··· Supplied records ···

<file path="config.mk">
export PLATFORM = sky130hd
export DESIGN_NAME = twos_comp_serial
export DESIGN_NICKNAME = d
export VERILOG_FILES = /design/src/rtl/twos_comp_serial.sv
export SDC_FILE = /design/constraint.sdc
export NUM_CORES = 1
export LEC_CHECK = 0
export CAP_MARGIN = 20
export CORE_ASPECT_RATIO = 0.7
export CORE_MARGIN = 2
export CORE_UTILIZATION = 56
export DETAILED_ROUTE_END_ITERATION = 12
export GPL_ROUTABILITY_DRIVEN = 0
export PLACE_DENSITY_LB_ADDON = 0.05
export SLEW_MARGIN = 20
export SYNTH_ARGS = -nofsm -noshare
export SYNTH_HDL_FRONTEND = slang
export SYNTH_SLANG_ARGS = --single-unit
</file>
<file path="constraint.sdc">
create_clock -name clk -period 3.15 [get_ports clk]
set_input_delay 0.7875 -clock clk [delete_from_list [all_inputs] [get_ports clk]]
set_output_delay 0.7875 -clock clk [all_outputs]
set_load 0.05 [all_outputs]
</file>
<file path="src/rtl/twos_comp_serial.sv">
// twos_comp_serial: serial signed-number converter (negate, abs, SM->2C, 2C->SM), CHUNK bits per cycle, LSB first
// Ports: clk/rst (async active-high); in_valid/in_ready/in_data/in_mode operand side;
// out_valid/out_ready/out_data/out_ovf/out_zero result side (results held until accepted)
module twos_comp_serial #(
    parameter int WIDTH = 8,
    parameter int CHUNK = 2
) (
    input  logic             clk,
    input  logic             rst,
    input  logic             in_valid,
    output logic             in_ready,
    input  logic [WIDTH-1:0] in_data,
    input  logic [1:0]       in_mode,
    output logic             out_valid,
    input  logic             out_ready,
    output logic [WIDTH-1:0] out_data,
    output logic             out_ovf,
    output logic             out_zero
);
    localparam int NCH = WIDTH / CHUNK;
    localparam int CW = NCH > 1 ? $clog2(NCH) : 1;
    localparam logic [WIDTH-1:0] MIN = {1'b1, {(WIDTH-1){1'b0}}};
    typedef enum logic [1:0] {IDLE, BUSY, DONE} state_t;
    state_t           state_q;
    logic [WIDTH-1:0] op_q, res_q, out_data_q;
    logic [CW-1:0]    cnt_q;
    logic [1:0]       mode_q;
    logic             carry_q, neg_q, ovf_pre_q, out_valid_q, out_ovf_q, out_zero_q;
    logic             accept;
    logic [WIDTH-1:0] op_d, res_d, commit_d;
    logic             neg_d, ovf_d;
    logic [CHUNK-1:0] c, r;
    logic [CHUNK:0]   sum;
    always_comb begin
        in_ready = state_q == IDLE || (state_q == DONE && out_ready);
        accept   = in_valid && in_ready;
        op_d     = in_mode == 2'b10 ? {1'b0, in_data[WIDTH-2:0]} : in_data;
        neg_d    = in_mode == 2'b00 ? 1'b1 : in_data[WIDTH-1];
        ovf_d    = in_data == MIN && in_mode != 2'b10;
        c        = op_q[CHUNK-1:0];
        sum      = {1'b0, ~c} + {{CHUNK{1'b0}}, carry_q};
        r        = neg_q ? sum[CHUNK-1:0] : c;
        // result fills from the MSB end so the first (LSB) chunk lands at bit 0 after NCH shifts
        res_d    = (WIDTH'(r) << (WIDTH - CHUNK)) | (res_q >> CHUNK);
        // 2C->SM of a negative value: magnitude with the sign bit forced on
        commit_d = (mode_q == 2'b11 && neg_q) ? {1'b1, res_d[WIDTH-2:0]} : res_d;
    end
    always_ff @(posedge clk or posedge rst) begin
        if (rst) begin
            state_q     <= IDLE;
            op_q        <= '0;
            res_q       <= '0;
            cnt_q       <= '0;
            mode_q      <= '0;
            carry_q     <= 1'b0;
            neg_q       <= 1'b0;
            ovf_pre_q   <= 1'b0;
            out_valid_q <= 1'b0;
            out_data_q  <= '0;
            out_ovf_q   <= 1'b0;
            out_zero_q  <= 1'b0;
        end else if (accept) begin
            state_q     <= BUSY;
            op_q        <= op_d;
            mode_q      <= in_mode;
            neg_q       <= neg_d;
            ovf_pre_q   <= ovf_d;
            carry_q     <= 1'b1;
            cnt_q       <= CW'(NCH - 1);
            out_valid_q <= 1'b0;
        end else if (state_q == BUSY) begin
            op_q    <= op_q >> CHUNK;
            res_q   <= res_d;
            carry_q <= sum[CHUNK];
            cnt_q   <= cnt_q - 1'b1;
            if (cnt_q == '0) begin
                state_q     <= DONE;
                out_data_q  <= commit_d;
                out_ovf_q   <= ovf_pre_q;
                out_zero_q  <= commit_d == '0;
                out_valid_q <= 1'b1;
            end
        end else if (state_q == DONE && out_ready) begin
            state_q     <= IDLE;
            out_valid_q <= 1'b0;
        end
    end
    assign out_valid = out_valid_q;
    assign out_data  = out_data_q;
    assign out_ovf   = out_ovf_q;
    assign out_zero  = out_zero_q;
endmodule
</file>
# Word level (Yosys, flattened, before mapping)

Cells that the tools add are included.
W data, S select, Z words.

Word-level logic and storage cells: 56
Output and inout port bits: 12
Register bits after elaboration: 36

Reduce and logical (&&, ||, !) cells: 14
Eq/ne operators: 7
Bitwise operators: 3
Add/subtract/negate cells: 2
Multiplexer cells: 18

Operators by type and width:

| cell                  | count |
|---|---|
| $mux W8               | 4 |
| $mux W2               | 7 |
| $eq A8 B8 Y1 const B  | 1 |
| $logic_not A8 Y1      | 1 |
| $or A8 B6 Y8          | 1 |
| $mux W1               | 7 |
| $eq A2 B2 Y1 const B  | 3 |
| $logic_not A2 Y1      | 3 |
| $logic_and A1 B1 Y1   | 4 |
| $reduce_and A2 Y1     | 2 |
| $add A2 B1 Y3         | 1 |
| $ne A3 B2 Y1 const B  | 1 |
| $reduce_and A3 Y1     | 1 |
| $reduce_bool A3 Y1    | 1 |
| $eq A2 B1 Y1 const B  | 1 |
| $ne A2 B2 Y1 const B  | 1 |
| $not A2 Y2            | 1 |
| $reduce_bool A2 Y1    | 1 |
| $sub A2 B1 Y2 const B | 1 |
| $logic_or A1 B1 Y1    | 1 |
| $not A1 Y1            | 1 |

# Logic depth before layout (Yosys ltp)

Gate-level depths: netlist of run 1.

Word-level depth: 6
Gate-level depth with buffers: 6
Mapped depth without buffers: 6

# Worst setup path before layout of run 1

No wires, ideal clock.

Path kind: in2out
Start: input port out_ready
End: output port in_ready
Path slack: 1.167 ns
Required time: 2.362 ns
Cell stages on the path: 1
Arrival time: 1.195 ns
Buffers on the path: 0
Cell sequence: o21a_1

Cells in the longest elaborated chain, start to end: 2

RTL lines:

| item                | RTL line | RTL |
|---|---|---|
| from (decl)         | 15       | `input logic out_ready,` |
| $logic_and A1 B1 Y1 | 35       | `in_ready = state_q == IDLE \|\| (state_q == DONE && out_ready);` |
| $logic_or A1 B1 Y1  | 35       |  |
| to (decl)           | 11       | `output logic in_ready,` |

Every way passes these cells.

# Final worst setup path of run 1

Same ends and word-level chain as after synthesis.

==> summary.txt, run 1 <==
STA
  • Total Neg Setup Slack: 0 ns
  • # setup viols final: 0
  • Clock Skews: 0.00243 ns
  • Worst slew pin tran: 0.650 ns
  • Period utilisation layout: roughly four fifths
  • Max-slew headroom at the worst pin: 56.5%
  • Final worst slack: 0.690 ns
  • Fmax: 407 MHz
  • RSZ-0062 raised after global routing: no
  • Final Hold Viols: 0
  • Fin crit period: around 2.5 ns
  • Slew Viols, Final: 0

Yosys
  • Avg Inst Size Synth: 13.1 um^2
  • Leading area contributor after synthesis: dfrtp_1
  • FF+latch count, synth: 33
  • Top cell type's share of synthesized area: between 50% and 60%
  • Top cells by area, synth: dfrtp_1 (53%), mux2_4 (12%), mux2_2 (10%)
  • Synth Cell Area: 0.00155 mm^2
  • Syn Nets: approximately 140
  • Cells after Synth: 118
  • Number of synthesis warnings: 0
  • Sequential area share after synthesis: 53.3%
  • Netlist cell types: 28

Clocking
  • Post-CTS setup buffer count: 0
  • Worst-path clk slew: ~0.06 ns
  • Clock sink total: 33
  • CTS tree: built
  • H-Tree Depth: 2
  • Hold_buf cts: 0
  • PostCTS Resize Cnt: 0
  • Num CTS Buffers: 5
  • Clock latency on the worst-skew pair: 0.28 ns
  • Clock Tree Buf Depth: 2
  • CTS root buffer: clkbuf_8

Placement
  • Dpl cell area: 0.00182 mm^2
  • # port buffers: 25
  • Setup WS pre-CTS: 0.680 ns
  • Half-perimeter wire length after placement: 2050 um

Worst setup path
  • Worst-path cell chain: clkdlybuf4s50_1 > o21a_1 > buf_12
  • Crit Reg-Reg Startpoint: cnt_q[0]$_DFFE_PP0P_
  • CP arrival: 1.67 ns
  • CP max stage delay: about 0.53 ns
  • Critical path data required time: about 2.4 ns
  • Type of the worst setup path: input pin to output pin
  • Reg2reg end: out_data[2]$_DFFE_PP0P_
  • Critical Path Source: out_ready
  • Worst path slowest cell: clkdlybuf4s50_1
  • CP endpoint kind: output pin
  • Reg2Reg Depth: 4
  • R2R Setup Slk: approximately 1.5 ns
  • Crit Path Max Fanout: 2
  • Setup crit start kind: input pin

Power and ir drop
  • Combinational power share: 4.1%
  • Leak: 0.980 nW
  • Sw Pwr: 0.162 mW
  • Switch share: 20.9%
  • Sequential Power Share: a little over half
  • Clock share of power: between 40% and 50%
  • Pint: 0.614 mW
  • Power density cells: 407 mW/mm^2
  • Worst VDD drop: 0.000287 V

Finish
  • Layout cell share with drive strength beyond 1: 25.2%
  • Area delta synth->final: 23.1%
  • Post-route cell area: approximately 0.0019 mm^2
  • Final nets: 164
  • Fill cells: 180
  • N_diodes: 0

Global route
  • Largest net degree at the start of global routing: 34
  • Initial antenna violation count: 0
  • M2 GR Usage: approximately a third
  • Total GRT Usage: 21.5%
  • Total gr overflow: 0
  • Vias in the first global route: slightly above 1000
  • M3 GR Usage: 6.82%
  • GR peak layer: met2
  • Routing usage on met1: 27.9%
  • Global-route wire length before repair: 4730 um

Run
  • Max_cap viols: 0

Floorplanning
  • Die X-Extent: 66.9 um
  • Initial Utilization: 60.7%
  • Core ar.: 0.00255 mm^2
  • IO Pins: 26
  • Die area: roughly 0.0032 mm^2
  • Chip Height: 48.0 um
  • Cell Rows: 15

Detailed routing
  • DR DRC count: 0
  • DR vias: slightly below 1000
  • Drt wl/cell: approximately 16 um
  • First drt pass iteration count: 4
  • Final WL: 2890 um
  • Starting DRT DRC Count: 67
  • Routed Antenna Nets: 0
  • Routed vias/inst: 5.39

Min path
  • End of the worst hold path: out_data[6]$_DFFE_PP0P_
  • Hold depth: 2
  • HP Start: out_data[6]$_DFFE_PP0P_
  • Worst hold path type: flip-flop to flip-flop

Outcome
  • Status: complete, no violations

···
··· Supplied records ···

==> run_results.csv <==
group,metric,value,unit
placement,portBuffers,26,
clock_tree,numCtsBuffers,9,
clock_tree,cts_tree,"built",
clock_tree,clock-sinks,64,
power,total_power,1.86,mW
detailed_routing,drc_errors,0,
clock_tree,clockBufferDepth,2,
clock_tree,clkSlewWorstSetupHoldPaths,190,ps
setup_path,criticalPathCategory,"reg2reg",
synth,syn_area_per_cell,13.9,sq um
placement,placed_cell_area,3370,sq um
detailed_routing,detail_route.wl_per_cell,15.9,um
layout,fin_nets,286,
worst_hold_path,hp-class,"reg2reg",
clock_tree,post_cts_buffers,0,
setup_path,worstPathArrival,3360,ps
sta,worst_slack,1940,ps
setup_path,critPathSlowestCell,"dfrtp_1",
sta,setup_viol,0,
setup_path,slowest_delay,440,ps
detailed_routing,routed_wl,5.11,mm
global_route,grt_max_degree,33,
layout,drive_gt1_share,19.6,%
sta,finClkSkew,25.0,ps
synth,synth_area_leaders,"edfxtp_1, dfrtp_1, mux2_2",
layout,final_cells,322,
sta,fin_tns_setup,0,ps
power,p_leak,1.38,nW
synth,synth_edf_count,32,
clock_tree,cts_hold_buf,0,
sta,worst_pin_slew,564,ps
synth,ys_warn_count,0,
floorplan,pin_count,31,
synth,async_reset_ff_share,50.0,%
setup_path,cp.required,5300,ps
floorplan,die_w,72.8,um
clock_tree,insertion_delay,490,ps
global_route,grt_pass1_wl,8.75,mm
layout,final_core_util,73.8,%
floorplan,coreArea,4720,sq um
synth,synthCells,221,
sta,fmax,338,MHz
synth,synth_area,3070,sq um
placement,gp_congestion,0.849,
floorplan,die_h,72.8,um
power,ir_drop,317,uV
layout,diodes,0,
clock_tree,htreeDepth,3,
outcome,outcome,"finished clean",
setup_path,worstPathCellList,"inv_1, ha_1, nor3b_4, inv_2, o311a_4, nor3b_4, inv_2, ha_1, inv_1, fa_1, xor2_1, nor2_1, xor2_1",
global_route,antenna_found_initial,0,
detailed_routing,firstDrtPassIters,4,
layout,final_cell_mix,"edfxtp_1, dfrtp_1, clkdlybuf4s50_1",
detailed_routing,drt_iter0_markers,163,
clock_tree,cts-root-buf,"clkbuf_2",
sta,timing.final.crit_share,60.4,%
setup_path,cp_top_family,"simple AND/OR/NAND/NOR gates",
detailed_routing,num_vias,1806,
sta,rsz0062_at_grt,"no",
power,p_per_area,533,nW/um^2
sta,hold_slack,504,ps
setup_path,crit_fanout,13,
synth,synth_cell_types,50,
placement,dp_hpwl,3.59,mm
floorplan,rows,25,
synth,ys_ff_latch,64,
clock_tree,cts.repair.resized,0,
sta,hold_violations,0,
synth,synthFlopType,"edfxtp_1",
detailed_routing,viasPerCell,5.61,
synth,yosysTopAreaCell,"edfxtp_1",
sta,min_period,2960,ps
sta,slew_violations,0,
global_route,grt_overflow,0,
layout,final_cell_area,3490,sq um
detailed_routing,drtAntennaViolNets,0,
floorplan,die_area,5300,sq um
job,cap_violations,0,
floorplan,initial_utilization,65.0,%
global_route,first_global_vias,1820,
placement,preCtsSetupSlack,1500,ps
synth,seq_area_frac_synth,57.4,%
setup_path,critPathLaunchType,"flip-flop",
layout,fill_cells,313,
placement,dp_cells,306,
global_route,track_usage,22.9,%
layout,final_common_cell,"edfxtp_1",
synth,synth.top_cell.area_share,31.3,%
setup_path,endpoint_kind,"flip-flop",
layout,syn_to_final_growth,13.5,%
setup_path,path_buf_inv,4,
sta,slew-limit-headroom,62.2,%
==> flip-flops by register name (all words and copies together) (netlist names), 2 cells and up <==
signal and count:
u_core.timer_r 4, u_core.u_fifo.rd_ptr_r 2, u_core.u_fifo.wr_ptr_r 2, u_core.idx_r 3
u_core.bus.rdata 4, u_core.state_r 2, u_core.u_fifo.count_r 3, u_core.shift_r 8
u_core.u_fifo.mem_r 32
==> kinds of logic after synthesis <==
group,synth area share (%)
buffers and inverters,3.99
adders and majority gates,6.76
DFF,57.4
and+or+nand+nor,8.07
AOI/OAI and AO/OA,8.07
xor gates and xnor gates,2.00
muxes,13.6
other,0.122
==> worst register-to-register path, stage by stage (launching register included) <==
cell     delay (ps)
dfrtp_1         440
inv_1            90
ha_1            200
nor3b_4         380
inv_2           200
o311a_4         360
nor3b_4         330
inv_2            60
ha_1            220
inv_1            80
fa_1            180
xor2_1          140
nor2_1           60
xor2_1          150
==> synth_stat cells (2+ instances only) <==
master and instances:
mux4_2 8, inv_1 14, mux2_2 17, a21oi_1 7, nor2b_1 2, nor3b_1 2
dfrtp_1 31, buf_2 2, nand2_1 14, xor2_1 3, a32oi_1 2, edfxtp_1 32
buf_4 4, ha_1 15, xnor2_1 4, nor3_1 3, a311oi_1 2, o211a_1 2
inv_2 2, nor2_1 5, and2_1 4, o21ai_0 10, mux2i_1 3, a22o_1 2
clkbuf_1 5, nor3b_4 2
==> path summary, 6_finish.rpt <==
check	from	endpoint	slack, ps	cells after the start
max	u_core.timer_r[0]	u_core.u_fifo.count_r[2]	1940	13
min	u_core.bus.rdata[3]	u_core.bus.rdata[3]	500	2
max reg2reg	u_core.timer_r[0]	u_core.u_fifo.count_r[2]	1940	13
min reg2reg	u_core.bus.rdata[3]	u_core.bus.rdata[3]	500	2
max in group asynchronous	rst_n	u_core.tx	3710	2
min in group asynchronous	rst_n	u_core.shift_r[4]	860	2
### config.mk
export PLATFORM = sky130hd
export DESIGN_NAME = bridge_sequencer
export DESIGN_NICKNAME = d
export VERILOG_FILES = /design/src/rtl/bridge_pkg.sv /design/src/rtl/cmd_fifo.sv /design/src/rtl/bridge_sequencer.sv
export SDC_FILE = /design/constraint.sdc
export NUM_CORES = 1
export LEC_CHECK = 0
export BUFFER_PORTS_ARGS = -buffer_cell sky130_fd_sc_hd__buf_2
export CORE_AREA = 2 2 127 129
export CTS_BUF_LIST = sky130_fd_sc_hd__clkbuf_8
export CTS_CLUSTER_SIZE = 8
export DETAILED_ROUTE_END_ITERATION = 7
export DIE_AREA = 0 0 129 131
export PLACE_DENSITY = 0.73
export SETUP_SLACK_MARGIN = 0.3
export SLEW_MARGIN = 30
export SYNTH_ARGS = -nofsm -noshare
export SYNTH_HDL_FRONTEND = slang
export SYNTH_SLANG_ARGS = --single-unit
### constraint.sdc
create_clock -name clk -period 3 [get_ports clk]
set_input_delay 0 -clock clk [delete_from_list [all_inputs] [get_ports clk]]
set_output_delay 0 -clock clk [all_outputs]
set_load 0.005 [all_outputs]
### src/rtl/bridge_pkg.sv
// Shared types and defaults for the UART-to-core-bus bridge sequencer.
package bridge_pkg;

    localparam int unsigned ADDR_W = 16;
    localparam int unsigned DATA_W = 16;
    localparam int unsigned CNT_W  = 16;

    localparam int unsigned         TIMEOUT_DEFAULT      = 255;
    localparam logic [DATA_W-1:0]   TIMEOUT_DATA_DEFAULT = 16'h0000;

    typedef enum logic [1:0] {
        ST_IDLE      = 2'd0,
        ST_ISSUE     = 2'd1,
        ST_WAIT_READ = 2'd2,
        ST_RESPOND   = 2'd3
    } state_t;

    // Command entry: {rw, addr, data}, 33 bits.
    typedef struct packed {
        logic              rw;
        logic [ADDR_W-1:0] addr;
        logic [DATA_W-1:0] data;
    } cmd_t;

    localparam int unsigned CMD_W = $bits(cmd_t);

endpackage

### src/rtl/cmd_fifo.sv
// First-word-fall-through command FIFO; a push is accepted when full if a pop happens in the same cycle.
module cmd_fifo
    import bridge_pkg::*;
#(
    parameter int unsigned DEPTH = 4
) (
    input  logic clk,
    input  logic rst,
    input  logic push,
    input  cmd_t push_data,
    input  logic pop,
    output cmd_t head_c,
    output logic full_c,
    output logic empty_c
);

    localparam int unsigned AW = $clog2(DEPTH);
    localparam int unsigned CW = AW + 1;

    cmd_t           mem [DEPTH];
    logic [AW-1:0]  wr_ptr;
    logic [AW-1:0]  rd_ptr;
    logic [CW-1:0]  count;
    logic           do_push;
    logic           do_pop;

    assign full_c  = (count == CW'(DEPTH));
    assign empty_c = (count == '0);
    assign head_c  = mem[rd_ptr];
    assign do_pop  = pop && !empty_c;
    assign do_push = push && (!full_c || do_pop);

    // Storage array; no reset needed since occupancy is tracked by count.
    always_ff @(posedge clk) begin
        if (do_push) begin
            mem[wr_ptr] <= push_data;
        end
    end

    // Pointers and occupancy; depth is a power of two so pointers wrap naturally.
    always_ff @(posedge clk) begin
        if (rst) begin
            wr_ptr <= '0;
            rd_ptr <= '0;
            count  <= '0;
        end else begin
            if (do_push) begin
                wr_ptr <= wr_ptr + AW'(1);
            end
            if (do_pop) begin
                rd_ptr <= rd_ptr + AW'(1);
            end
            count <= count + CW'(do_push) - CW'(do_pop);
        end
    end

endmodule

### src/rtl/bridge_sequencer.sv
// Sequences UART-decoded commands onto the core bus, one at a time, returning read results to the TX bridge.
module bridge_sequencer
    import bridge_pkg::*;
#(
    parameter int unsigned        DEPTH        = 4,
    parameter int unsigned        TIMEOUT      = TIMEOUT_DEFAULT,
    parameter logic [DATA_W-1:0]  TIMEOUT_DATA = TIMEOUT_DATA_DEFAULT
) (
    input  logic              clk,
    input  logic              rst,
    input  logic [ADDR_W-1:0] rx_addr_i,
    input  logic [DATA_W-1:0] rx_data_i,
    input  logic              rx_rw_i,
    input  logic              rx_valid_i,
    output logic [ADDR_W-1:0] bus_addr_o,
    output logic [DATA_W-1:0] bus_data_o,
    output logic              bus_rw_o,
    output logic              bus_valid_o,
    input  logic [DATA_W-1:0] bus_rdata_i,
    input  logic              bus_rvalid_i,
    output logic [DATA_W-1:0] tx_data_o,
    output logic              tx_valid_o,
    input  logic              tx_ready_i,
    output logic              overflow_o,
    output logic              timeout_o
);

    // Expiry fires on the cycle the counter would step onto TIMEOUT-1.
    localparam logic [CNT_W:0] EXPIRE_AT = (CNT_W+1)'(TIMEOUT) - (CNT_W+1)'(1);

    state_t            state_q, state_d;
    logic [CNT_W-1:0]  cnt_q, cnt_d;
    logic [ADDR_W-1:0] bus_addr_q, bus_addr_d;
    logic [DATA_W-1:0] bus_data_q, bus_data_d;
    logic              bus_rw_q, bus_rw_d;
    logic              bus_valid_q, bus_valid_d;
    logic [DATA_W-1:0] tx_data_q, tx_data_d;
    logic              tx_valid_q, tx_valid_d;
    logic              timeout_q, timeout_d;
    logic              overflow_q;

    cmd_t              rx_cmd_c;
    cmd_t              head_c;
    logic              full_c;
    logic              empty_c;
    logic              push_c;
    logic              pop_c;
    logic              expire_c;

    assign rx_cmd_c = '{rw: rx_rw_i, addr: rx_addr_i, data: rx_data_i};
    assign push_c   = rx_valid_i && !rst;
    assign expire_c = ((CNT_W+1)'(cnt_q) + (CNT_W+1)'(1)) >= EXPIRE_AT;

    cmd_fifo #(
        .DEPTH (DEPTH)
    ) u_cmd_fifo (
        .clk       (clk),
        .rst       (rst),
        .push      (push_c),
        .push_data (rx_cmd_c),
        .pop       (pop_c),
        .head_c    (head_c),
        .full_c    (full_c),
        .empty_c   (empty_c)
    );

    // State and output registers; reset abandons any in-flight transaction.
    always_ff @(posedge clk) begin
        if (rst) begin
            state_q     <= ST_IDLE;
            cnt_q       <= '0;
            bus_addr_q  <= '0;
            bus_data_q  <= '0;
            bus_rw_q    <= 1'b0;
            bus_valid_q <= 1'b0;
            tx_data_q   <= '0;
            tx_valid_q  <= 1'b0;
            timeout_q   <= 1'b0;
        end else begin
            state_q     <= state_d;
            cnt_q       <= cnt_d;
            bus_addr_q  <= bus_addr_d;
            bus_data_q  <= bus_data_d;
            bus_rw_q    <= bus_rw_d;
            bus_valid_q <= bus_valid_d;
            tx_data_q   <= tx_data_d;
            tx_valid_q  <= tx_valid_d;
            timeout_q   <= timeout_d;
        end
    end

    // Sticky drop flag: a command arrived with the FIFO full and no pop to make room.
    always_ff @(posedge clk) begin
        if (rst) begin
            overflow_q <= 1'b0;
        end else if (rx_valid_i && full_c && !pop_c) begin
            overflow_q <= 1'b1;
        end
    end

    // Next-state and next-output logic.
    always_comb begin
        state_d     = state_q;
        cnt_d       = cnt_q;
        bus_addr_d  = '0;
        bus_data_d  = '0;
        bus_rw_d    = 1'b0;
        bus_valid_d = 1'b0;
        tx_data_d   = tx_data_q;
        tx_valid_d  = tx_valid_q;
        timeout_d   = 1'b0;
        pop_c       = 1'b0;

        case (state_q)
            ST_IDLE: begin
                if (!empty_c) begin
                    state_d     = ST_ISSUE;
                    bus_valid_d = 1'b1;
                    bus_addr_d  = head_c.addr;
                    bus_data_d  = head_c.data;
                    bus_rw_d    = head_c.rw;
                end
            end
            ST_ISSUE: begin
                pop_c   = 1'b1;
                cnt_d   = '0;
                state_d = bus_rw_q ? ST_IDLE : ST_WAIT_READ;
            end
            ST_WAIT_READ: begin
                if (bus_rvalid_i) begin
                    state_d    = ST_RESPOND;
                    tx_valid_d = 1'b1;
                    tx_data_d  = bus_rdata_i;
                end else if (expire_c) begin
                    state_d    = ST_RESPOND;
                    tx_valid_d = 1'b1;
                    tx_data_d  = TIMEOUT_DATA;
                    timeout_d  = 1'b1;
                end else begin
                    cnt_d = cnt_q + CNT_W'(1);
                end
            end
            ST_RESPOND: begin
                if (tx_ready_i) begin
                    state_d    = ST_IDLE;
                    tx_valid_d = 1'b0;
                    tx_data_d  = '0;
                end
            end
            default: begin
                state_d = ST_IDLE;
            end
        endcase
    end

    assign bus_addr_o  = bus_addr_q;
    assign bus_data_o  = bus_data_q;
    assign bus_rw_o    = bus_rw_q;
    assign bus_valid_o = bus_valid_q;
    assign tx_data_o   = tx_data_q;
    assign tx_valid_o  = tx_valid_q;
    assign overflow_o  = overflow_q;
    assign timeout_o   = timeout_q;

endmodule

···

*Exercise directions:* Scan the material above for lines that contain the string "gates", and copy each such line.

*Completed exercise:*
setup_path,cp_top_family,"simple AND/OR/NAND/NOR gates",
adders and majority gates,6.76
xor gates and xnor gates,2.00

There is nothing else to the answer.